#### [EXERCISE PROMPT]
In the entries below, find the line with "min in group" and the line with "- CELL_PAD_IN_SITES_DETAIL_PLACEMENT: default". Print those two and everything between them exactly, and nothing else.

#### [EXERCISE DATA]
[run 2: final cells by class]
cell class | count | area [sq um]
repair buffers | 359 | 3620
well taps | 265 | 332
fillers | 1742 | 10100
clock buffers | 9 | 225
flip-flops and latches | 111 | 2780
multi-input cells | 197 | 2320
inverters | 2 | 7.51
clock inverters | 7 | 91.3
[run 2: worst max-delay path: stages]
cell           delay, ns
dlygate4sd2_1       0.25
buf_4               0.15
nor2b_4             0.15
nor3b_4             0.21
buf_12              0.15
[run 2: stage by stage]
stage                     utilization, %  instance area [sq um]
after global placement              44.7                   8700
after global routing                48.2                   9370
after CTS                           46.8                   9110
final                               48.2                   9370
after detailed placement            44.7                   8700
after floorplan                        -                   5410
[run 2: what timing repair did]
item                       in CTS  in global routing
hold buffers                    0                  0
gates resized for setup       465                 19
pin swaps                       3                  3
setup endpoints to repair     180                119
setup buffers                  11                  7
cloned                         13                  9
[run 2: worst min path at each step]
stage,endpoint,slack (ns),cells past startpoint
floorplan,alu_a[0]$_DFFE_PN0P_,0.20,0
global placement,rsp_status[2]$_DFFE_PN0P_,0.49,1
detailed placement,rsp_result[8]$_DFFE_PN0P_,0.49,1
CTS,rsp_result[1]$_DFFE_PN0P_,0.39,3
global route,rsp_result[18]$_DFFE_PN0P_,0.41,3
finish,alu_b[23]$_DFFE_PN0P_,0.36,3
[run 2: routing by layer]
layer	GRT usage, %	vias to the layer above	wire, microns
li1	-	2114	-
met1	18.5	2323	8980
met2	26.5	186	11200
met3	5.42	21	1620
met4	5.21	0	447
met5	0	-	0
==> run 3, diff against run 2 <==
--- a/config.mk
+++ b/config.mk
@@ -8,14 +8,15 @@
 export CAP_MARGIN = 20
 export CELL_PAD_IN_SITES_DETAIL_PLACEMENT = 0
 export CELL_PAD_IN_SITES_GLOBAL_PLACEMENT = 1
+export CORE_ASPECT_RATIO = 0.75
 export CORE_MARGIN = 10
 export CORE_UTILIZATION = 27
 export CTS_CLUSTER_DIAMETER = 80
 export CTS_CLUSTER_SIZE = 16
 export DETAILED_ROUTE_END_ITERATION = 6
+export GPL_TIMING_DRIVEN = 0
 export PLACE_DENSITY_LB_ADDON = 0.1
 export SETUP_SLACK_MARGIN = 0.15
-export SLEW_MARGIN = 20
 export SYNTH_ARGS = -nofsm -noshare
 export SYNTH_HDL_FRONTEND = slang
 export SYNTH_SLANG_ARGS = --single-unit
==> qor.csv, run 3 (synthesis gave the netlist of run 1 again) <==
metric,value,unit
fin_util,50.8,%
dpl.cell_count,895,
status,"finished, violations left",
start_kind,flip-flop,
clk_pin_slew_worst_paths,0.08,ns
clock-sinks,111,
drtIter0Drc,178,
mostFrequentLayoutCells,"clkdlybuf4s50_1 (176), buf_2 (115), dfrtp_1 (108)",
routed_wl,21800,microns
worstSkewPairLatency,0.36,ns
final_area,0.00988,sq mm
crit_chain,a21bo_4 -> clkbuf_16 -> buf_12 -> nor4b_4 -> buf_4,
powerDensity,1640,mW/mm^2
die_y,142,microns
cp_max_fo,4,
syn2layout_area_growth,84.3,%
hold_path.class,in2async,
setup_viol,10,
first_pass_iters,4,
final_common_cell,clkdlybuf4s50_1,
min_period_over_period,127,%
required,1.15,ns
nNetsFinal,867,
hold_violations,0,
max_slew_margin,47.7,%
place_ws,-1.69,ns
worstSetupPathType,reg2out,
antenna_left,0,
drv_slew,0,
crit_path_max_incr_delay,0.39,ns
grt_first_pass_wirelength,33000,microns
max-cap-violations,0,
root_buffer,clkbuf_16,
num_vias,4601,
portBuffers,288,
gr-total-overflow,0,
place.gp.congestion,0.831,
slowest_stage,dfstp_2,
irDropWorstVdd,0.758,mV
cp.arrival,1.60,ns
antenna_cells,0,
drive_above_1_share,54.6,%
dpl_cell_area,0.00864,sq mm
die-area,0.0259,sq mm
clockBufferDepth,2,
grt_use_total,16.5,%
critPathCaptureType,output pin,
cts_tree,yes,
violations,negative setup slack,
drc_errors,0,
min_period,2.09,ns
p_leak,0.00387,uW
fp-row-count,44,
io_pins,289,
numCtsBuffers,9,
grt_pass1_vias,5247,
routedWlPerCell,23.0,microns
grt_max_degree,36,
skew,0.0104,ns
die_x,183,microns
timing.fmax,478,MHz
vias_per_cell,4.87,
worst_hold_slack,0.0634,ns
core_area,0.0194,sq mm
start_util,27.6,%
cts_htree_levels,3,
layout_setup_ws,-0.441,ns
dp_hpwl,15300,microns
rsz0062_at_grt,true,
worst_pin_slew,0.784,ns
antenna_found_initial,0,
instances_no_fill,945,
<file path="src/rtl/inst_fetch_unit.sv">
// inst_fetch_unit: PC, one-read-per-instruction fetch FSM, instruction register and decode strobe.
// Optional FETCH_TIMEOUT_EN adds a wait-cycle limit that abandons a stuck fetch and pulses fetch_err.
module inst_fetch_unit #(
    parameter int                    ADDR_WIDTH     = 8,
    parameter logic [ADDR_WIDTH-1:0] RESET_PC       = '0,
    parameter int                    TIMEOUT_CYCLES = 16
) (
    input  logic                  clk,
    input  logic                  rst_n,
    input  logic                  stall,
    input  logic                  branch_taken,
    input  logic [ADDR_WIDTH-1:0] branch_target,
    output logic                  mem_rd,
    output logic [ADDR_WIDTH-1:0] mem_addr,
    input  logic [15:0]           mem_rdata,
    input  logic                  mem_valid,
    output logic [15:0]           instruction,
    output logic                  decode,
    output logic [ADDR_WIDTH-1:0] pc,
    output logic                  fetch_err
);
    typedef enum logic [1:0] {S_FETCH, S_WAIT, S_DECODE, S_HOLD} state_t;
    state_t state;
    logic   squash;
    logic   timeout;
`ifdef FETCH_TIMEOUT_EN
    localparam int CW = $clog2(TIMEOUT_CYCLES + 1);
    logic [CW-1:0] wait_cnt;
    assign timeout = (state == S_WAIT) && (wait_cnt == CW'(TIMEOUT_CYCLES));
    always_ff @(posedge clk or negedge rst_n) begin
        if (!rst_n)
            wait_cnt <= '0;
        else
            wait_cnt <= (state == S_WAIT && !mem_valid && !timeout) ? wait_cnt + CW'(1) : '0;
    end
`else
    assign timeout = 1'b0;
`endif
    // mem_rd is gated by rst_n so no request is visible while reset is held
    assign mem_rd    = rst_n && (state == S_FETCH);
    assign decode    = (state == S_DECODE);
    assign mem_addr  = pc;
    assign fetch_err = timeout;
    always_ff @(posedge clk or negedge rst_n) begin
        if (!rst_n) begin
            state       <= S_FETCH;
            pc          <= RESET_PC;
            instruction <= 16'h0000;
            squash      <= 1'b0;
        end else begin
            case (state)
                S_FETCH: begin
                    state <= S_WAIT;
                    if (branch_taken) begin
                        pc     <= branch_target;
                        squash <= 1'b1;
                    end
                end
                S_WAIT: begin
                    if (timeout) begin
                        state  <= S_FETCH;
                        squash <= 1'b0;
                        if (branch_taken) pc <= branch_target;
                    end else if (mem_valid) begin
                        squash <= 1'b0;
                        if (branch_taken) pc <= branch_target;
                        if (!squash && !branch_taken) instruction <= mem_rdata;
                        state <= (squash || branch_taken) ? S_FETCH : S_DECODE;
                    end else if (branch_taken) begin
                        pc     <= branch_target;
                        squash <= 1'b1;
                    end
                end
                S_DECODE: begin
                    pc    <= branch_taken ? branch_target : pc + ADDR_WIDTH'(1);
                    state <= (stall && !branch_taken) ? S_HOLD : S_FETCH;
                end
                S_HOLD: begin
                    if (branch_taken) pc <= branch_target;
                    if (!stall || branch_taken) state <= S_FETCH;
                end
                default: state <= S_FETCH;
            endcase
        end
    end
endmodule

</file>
...
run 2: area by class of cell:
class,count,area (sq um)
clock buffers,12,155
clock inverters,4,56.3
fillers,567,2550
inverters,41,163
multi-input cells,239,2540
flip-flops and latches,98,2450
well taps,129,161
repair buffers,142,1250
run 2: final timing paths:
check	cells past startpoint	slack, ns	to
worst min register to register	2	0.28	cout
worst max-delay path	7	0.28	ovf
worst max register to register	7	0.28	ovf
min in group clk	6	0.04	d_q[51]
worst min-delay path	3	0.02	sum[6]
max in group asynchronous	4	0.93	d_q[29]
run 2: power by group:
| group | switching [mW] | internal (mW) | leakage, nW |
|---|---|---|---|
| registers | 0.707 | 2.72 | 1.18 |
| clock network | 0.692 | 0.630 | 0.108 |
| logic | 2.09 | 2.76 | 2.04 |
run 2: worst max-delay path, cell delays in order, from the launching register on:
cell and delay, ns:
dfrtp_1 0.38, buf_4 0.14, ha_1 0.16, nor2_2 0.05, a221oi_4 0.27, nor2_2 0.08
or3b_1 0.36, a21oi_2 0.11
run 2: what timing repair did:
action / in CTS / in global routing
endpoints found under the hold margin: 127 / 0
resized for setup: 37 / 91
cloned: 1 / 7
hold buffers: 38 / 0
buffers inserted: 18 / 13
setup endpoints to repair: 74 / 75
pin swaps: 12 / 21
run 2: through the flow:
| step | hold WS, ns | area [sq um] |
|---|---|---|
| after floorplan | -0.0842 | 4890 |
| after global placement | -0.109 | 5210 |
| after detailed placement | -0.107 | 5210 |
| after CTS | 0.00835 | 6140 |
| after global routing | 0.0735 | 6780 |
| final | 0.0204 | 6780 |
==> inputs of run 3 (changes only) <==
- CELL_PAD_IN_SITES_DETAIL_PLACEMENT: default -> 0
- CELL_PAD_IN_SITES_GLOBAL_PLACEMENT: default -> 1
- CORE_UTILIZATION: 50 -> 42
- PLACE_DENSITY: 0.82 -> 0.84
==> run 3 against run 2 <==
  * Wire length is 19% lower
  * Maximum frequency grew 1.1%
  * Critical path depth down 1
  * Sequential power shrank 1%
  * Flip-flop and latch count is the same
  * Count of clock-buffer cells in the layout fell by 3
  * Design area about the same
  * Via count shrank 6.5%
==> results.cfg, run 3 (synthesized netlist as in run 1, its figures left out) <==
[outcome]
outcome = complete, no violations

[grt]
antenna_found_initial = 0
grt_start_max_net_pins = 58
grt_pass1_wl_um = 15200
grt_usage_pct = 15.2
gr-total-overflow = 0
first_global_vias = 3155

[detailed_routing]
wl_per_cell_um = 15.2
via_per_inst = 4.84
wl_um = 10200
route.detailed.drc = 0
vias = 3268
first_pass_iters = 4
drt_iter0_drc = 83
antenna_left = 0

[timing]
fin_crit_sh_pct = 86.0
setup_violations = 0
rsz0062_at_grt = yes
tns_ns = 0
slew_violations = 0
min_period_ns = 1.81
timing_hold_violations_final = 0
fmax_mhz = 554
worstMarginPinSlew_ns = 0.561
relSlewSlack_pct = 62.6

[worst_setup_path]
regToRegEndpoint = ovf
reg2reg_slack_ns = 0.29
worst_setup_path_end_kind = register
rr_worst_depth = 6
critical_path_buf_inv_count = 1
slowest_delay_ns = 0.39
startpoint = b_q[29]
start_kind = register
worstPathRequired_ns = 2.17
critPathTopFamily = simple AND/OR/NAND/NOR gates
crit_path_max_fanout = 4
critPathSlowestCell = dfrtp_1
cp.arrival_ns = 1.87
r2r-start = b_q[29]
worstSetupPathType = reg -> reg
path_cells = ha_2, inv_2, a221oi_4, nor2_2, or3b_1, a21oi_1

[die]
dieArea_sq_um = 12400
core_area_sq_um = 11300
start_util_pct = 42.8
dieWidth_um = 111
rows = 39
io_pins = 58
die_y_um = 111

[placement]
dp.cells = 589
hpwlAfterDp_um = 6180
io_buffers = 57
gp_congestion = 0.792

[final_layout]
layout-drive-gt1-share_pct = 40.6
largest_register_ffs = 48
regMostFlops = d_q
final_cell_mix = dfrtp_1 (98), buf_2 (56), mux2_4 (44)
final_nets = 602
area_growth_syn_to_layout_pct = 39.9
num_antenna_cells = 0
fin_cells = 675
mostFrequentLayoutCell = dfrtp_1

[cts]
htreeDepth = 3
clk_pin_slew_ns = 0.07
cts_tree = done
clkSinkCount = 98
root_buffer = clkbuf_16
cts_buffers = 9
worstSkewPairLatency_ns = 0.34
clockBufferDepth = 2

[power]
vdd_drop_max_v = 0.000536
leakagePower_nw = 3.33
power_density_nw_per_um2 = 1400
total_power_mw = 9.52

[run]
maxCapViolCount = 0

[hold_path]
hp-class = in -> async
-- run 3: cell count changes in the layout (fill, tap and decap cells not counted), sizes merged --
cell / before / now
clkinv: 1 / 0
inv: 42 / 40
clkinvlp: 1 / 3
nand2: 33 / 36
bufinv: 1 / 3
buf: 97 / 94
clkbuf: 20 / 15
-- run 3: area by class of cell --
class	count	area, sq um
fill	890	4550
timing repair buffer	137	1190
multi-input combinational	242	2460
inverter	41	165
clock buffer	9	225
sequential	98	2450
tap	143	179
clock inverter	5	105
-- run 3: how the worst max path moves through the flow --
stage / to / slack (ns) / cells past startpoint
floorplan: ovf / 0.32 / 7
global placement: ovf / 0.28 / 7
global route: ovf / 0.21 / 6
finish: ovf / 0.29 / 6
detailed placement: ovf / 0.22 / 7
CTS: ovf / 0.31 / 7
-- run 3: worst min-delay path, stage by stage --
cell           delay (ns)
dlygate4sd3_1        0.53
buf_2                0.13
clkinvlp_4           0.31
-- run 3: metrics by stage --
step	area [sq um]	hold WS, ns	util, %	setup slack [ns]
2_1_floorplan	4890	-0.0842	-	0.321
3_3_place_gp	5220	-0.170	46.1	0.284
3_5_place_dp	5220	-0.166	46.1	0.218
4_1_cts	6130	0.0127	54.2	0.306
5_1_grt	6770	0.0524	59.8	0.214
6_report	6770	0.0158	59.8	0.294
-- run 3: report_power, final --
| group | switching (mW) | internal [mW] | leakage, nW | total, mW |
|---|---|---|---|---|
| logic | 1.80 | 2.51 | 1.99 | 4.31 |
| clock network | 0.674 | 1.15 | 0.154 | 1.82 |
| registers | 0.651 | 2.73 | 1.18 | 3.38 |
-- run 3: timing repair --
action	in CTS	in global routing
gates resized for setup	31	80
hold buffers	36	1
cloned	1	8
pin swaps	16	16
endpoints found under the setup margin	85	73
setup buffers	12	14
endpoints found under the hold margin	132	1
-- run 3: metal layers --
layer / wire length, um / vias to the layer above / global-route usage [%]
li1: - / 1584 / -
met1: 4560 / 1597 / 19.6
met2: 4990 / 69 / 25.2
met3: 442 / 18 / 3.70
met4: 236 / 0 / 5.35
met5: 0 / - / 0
...
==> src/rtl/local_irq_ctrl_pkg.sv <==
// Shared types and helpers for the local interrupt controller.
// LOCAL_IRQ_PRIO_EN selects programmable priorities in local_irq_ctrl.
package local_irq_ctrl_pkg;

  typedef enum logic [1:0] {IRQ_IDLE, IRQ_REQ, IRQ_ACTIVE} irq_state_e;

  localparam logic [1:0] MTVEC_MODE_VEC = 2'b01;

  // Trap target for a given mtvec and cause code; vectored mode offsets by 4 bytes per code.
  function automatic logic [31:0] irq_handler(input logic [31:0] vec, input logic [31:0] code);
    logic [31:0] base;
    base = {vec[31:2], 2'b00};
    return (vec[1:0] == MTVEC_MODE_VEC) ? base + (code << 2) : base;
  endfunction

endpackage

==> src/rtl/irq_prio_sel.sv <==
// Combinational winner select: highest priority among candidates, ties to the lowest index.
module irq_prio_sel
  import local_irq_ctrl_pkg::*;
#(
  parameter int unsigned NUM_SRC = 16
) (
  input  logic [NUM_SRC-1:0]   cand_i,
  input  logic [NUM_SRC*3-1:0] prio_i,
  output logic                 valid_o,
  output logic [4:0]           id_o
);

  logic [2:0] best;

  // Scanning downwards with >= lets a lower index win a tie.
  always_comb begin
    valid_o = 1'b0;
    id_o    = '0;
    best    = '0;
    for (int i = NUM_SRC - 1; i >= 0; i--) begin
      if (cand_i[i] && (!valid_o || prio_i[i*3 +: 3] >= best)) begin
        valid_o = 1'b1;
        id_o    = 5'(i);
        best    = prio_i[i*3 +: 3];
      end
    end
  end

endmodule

#### [YOUR RESPONSE]
min in group clk	6	0.04	d_q[51]
worst min-delay path	3	0.02	sum[6]
max in group asynchronous	4	0.93	d_q[29]
run 2: power by group:
| group | switching [mW] | internal (mW) | leakage, nW |
|---|---|---|---|
| registers | 0.707 | 2.72 | 1.18 |
| clock network | 0.692 | 0.630 | 0.108 |
| logic | 2.09 | 2.76 | 2.04 |
run 2: worst max-delay path, cell delays in order, from the launching register on:
cell and delay, ns:
dfrtp_1 0.38, buf_4 0.14, ha_1 0.16, nor2_2 0.05, a221oi_4 0.27, nor2_2 0.08
or3b_1 0.36, a21oi_2 0.11
run 2: what timing repair did:
action / in CTS / in global routing
endpoints found under the hold margin: 127 / 0
resized for setup: 37 / 91
cloned: 1 / 7
hold buffers: 38 / 0
buffers inserted: 18 / 13
setup endpoints to repair: 74 / 75
pin swaps: 12 / 21
run 2: through the flow:
| step | hold WS, ns | area [sq um] |
|---|---|---|
| after floorplan | -0.0842 | 4890 |
| after global placement | -0.109 | 5210 |
| after detailed placement | -0.107 | 5210 |
| after CTS | 0.00835 | 6140 |
| after global routing | 0.0735 | 6780 |
| final | 0.0204 | 6780 |
==> inputs of run 3 (changes only) <==
- CELL_PAD_IN_SITES_DETAIL_PLACEMENT: default -> 0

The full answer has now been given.